— Assigned task —
In the data that follows, how many lines contain the word "left"? Give only that number.

-- Opening Marker --

What follows belongs to an exercise in optimizing a design on an open flow for small area, a short achievable clock period and few clock cycles per item; a production flow would make more cautious choices.
Function not checked in this run: the RTL went through the layout flow alone.
No activity file was given, so power comes from the tool's default toggle rates.

==> design.v <==
module apb_slave (
    input wire PCLK,
    input wire PRESETn,
    input wire PSEL,
    input wire PENABLE,
    input wire PWRITE,
    input wire [31:0] PADDR,
    input wire [31:0] PWDATA,
    input wire [3:0] PSTRB,
    output reg [31:0] PRDATA,
    output reg PREADY,
    output reg PSLVERR
);
    reg [31:0] memory [0:255];  
    always @(posedge PCLK or negedge PRESETn) begin
        if (!PRESETn) begin
            PREADY <= 0;
            PSLVERR <= 0;
            PRDATA <= 32'b0;
        end else if (PSEL && PENABLE) begin
            PREADY <= 1;
            PSLVERR <= 0;  
            if (PWRITE) begin
                if (PADDR < 256) begin  
                    if (PSTRB[0]) memory[PADDR][7:0] <= PWDATA[7:0];
                    if (PSTRB[1]) memory[PADDR][15:8] <= PWDATA[15:8];
                    if (PSTRB[2]) memory[PADDR][23:16] <= PWDATA[23:16];
                    if (PSTRB[3]) memory[PADDR][31:24] <= PWDATA[31:24];
                end else begin
                    PSLVERR <= 1;  
                end
            end else begin
                if (PADDR < 256) begin  
                    PRDATA <= memory[PADDR];
                end else begin
                    PSLVERR <= 1;  
                end
            end
        end else begin
            PREADY <= 0;
        end
    end
endmodule
==> run.sh <==
#!/bin/bash
# synth_recipe.tcl (not shown) runs the flow's synth.tcl, then flattens the netlist and writes it again
# the make line also repeats each setting of config.mk as NAME=value (left out here)
make -C /OpenROAD-flow-scripts/flow DESIGN_CONFIG=/design/flow/config.mk WORK_HOME=/design/flow/orfs CLKGATE_MAP_FILE= SYNTH_SCRIPT=/design/flow/synth_recipe.tcl finish
==> config.mk <==
export PLATFORM = sky130hd
export DESIGN_NAME = apb_slave
export DESIGN_NICKNAME = apb_slave
export VERILOG_FILES = /design/flow/design.v
export SDC_FILE = /design/flow/constraint.sdc
export NUM_CORES = 8
export LEC_CHECK = 0
export CAP_MARGIN = 30
export CORE_MARGIN = 2
export CORE_UTILIZATION = 50
export SLEW_MARGIN = 30
export SYNTH_MEMORY_MAX_BITS = 16384
==> constraint.sdc <==
create_clock -name core_clock -period 7.0 [get_ports {PCLK}]
set_input_delay 1.4000 -clock core_clock [delete_from_list [all_inputs] [get_ports {PCLK}]]
set_output_delay 1.4000 -clock core_clock [all_outputs]
set_load 0.01 [all_outputs]
==> out/results.txt <==
Outcome: timing/DRC/antenna clean
Drt drc: 0
Max-cap check violation count: 0
Period utilization: 95.1%
Post-Synthesis Cells: 17800
Post-cts sizing count: 0
Core box area: 0.607 mm2
Final Cell Area: 0.360 mm2
Worst EP required: 8140 ps
Critical path's largest stage delay: 1030 ps
Die W: 785 um
Total congestion overflow: 0
GPL Wtd Cong: 1.14
Vias in the first global route: 194000
Die H: 785 um
Synth warnings: 2
Total Power: 101 mW
Most area-consuming cells after synthesis: edfxtp_1 (81%), a22oi_1 (6.6%), nor2_1 (1.7%), a22o_1 (1.2%), nand2_1 (0.93%)
DR iter-0 viols: 60400
Hold crit path type: in2async
Bufs and invs on worst path: 4
CTS tree: yes
Sequential area share after synthesis: 81.0%
Largest net degree at the start of global routing: 166
Worst Clk Skew: 86.1 ps
Leakage: 114 nW
Fraction of layout cells with a size suffix above 1: 18.4%
Setup TNS: 0 ps
Antenna violations before repair: 301
Most frequent cells after synthesis: edfxtp_1 (8192), a22oi_1 (2679), nor2_1 (1358)
CP Data Arrival Time: 7800 ps
Worst skew pair latency: 1290 ps
Synth cell types: 57
Total iterations of the first detailed-routing run: 11
Synth Flop Type: edfxtp_1
Top cell type's share of synthesized area: 80.8%
Worst slew pin tran: 1440 ps
Mean routed wirelength per cell: 60.5 um
Routed wire length: 1750000 um
Min Clock Period, post-route: 6650 ps
Count leader, synth: edfxtp_1
Hpwl dp: 1240000 um
Fin. Hold Viols: 0
Max stage delay cell, worst path: nand4_1
H-tree Lvls: 6
IO Count: 107
Setup violations, final: 0
Synth-to-Final Area Change: 18.1%
Dpl ws: -145 ps
Nets: 19800
Max FO, Critical Path: 41
Number of synthesized flops with an enable pin: 8192
Starting density of the core: 50.2%
Slew headroom: 4.12%
Cell Area, Placed: 0.333 mm2
First-pass GRT wire length: 2140000 um
Vias: 230000
Sink Count: 8226
TritonCTS Buffers: 825
Clk slew on worst S/H paths: 70 ps
CP top delay family: simple AND/OR/NAND/NOR gates
Tot GR Track Use: 55.4%
Hold buffer count at CTS: 0
Avg Cell Area, Syn: 17.1 um2
Post-CTS setup repair buffer count: 0
Yosys top cell by area: edfxtp_1
Port bufs: 106
Mean number of vias per cell: 7.96
Crit path top cell by count: buf_4
Crit Path Class: in2reg
Flops & latches, synth: 8226
Worst setup EP type: flip-flop
Fin. max-slew vios: 0
Netlist Area Pre-Place: 0.305 mm2
Crit-path cells: buf_4 -> or4b_2 -> nor2_4 -> buf_16 -> buf_4 -> a2111oi_0 -> nand3_1 -> nor4_1 -> nand4_1 -> nor4b_2 -> buf_4 -> nor3_1
Final Util: 59.3%
Antenna Nets Post-Route: 0
Crit start category: input port
Std cell rows: 286
Fin Hold WS: 209 ps
Post-synth ARST share: 0.413%
Final Non-Filler Cells: 28800
Root buf cell: clkbuf_16
Dpl cells: 27000
PwrDens: 281 mW/mm2
Highest Clock Rate: 0.150 GHz
Peak VDD IR: 0.329 mV
RSZ-0062 raised after global routing: no
Clock tree buffer depth: 4
Die ar.: 0.615 mm2
Slack of the critical path: 346 ps
Post-Syn Nets: 17900
path summary, 6_finish.rpt:
check	startpoint	cells after the start	slack, ps	endpoint
setup / recovery	PADDR[3]	12	350	PRDATA[7]
hold / removal	PRESETn	1	210	PREADY
setup reg to reg	memory[182][7]	8	2380	PRDATA[7]
hold reg to reg	PSLVERR	2	490	PSLVERR
max in group asynchronous	PRESETn	3	4720	PRDATA[4]
min in group core_clock	PSLVERR	2	490	PSLVERR
kinds of logic (layout without fill, tap and decap cells):
| family | Yosys count | after routing | synth area share [%] |
|---|---|---|---|
| DFF | 8226 | 8226 | 81.0 |
| AOI/OAI and AO/OA | 4481 | 4481 | 11.1 |
| and+or+nand+nor | 3888 | 3888 | 6.19 |
| buffers and inverters | 1214 | 3827 | 1.64 |
| muxes | 13 | 13 | 0.0427 |
| other | 0 | 343 | 0 |
flip-flops by register name (all words and copies together) (netlist names):
signal / flops
PRDATA: 32
PSLVERR: 1
PREADY: 1
memory: 8192
cell usage in the layout, fill, tap and decap left out, drive strengths merged, types with 12 or more instances in the layout:
cell,instances
mux2i,13
and3,307
bufinv,48
clkbuf,1041
nand3,546
nand4bb,13
nor2,1359
clkdlybuf4s50,65
nor4,192
or4,130
a22o,431
nand4b,16
o22a,24
a2bb2oi,12
o22ai,287
buf,2238
o21ai,42
a32oi,163
o221ai,17
nor4bb,16
nor3,131
a2111oi,112
nand2,752
o211ai,36
a22oi,2679
edfxtp,8192
clkinv,388
dfrtp,34
o2111ai,23
clkinvlp,16
a21oi,371
and4,18
a221oi,149
diode,343
nor4b,40
nand4,335
a222oi,95
inv,31
worst register-to-register path, stage by stage (launching register included):
cell and delay (ps):
edfxtp_1 340, and3_1 140, a2111oi_0 700, nand3_1 220
nor4_1 640, nand4_1 1030, nor4b_2 990, buf_4 360
nor3_1 70
metal layers:
layer  GRT usage [%]  vias up  wire length, um
li1                -    77800                -
met1            65.3   116000           548000
met2            69.0    29100           649000
met3            36.4     6673           358000
met4            45.1      138           186000
met5            5.97        -             4760
power by group:
group	internal (mW)	switching [mW]
Sequential	54.2	0.000389
Combinational	0.519	2.65
Clock	23.6	20.1
cell type report:
class                      count  area [um2]
clock buffer                1033       21600
timing repair buffer        2311       20900
antenna                      343         858
clock inverter               482        4110
tap                         8064       10100
inverter                       1        8.76
fill                       45800      247000
multi-input combinational   8382       55400
sequential                  8226      247000

-- separate check: timing with driven ports --
The flow's constraints put no driver on any port. The routed layout listed below was extracted and timed again, unchanged, in two steps.
Step 1: set_driving_cell puts a clkbuf_16 on PCLK and a buf_2 on each other input, an assumption about the parent block.
Step 2 times the ports against the registers' clock, not the clock port: input delays grow and output delays shrink by t, the midpoint of the rising clock arrivals with the driver on.
Three values: ideal, step 1, step 2; two values: the first two.
shift t [ns]: 1.402
setup WS [ns]: 0.346 / 0.325 / -1.077
worst setup path at the end: input to register
worst data-port slew with drivers (ns): 0.42
With both steps, setup timing fails in this run, where it was met with ideal ports. For this run, drivers alone change the setup slack by -0.021 ns; drivers and shift together by -1.423 ns.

-- Closing Marker --

— Solved problem —
2